Why would I let my child dress like that on the first day of school, you ask? Because this ain’t my first rodeo. She is my third and youngest child, arriving nine years after my first, when I was close to 40. And I’ve found that one of the benefits of being an “older” mom is that you learn to pick your battles.

Because as anyone with a daughter knows, there are SO many battles.

She is my free spirit kid, a leader who marches to her own beat. Unlike me, she loves fashion and has been assembling her own outfits since she was two. Much of the time she resembles a mini version of Lady Gaga. And always, always, she wears three pairs of socks.

With my older kids, I would have cared what people thought. Did they think I was a bad mom for letting my child walk around like that? That I was lazy or over-indulgent? Perhaps. But with parenting experience comes confidence. I know I’m a good mom, my kids know I’m a good mom, and that’s all that matters. How I wish I could go back and tell my younger self that.

Who knows, this kid could grow up to be a famous designer, or come in, like, 11th place on Project Runway, all because I gave her the freedom to parade around town like a modern day Punky Brewster.

But the battles that I do pick? Those times, I make sure I stand my ground.

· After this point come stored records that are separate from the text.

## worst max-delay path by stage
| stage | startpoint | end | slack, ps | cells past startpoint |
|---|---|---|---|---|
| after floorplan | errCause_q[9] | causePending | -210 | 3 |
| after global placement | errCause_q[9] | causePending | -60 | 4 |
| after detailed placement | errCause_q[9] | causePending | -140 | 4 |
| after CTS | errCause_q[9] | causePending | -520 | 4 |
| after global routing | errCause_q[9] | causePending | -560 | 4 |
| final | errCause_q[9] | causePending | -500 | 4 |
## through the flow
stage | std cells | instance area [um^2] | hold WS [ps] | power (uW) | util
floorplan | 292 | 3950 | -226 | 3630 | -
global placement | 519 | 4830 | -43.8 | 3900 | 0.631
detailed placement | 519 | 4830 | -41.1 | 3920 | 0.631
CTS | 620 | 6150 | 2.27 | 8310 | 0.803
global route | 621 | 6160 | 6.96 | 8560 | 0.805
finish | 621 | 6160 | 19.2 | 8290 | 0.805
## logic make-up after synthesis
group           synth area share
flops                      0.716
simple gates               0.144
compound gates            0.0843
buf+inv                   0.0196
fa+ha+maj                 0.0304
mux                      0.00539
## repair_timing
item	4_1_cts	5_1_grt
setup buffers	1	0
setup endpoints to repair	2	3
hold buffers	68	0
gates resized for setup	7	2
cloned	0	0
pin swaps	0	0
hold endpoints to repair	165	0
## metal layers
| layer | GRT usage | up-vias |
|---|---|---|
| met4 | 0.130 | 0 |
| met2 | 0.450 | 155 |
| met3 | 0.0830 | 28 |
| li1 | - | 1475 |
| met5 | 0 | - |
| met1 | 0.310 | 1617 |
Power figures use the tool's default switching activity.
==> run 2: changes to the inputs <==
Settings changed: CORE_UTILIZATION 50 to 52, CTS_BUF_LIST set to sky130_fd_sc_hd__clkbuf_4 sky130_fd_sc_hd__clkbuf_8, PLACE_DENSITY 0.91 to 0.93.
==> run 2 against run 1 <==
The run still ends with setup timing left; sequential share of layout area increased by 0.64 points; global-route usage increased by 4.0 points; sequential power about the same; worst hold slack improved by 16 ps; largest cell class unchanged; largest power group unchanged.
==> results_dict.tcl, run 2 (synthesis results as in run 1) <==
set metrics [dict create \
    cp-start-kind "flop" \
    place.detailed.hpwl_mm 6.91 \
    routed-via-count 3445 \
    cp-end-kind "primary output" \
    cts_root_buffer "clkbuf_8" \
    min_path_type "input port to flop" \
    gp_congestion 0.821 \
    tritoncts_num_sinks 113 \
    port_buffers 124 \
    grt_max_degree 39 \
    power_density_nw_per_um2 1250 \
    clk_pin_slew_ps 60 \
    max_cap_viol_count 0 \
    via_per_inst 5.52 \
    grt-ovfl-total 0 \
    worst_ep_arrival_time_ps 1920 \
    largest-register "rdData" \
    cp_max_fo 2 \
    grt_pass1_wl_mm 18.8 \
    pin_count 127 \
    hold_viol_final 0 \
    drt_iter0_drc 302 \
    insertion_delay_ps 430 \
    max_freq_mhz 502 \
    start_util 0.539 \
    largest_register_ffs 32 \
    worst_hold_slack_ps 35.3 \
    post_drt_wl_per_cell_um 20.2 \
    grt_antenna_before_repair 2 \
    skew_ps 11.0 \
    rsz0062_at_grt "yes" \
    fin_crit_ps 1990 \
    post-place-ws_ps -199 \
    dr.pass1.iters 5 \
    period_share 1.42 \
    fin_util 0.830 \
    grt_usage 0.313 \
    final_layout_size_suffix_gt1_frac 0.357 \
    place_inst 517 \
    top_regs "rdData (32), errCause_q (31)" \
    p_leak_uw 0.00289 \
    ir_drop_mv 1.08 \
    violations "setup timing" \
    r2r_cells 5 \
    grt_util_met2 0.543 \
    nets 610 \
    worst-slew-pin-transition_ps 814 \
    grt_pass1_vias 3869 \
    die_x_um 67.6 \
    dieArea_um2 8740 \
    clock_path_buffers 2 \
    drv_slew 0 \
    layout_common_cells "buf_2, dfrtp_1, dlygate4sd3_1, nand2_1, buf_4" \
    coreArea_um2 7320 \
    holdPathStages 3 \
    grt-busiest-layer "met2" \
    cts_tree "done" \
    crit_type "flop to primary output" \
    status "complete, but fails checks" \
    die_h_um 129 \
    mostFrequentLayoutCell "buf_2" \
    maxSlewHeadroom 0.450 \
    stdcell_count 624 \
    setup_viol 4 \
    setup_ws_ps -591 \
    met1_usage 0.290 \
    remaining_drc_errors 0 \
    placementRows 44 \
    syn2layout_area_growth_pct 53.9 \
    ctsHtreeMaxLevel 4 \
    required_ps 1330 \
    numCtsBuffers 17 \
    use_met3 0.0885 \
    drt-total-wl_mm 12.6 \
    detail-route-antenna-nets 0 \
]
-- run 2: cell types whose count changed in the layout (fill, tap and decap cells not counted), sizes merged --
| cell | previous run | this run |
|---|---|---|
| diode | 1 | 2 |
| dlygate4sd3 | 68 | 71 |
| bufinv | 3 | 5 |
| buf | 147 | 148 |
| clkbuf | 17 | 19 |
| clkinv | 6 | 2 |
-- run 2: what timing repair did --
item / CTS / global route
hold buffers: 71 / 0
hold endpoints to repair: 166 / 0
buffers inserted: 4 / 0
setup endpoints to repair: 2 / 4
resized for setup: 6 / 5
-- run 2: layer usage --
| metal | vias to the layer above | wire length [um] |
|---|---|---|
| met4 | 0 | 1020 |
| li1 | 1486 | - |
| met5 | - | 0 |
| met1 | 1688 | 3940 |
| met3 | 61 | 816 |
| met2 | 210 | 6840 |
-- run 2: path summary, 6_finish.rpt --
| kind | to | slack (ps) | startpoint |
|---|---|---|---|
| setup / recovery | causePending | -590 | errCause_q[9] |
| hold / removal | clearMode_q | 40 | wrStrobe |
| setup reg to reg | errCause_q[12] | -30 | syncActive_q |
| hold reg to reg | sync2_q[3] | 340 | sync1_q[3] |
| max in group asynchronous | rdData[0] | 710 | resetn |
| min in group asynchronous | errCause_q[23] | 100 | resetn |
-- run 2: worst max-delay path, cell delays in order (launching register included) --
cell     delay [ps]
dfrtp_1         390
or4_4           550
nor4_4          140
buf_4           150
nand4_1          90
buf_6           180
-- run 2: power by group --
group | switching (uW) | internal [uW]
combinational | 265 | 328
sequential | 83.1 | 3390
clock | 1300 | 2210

Other times, you do what you have to do to get your kid and her overstuffed fancy shoes out the door.

It’s Not What You Think

Crane Fly

I’m telling you, it’s not what you think. Let me explain. My youngest daughter recently went on an “outdoor education” field trip with her class. Upon her return, I found these drawings in her backpack.

ME: “So…umm…you made these on your field trip?”

HER: “Yeah, we had to draw what we saw in nature.”

ME: “Oh. Huh. Soooo you saw….”

HER: “A crane fly! The first one I drew didn’t look that much like a crane fly but the second one really does, don’t you think?”

ME: “Yes! YES, it DOES! That’s EXACTLY what it looks like!”

Parenting. One small heart attack at at time.



Picture it…a beautiful beach in southern Sicily, the olive-skinned locals sunning themselves. All the men are in tiny Speedos, and all the women are in tiny bikinis, no matter their age.

Now picture one pale Pacific Northwest family barging onto the scene with their hats, umbrellas, swim shirts, nine types of sunscreen, and full coverage bathing suits. And, oh yeah, did I mention the GIANT PINK FLAMINGO?

A little background: My big, loud, Italian-American family is in Sicily this week to celebrate my parents 50th wedding anniversary. We are here to watch them renew their vows in the little town my great-grandparents emigrated to America from in the early 1900’s.

There are no other Americans in this town. There are no other Americans on this beach. There are certainly no other people running into the Mediterranean Sea carrying eggplant parmesan and focaccia bread high above their heads yelling to their siblings, “C’MERE YOU GOTTA TASTE THIS!”

And there is definitely no other mother/grandmother riding on a giant pink flamingo and striking up a conversation with literally every single person she floats by. Honestly, I think my mom talked to more people on that beach in 3 hours than I talk to in six months.

Never mind that she doesn’t speak any Italian and they don’t speak any English. She gestures wildly, they gesture wildly, everybody laughs, and long story short, I’m pretty sure a guy named Luigi and his family are coming to our rental house for dinner.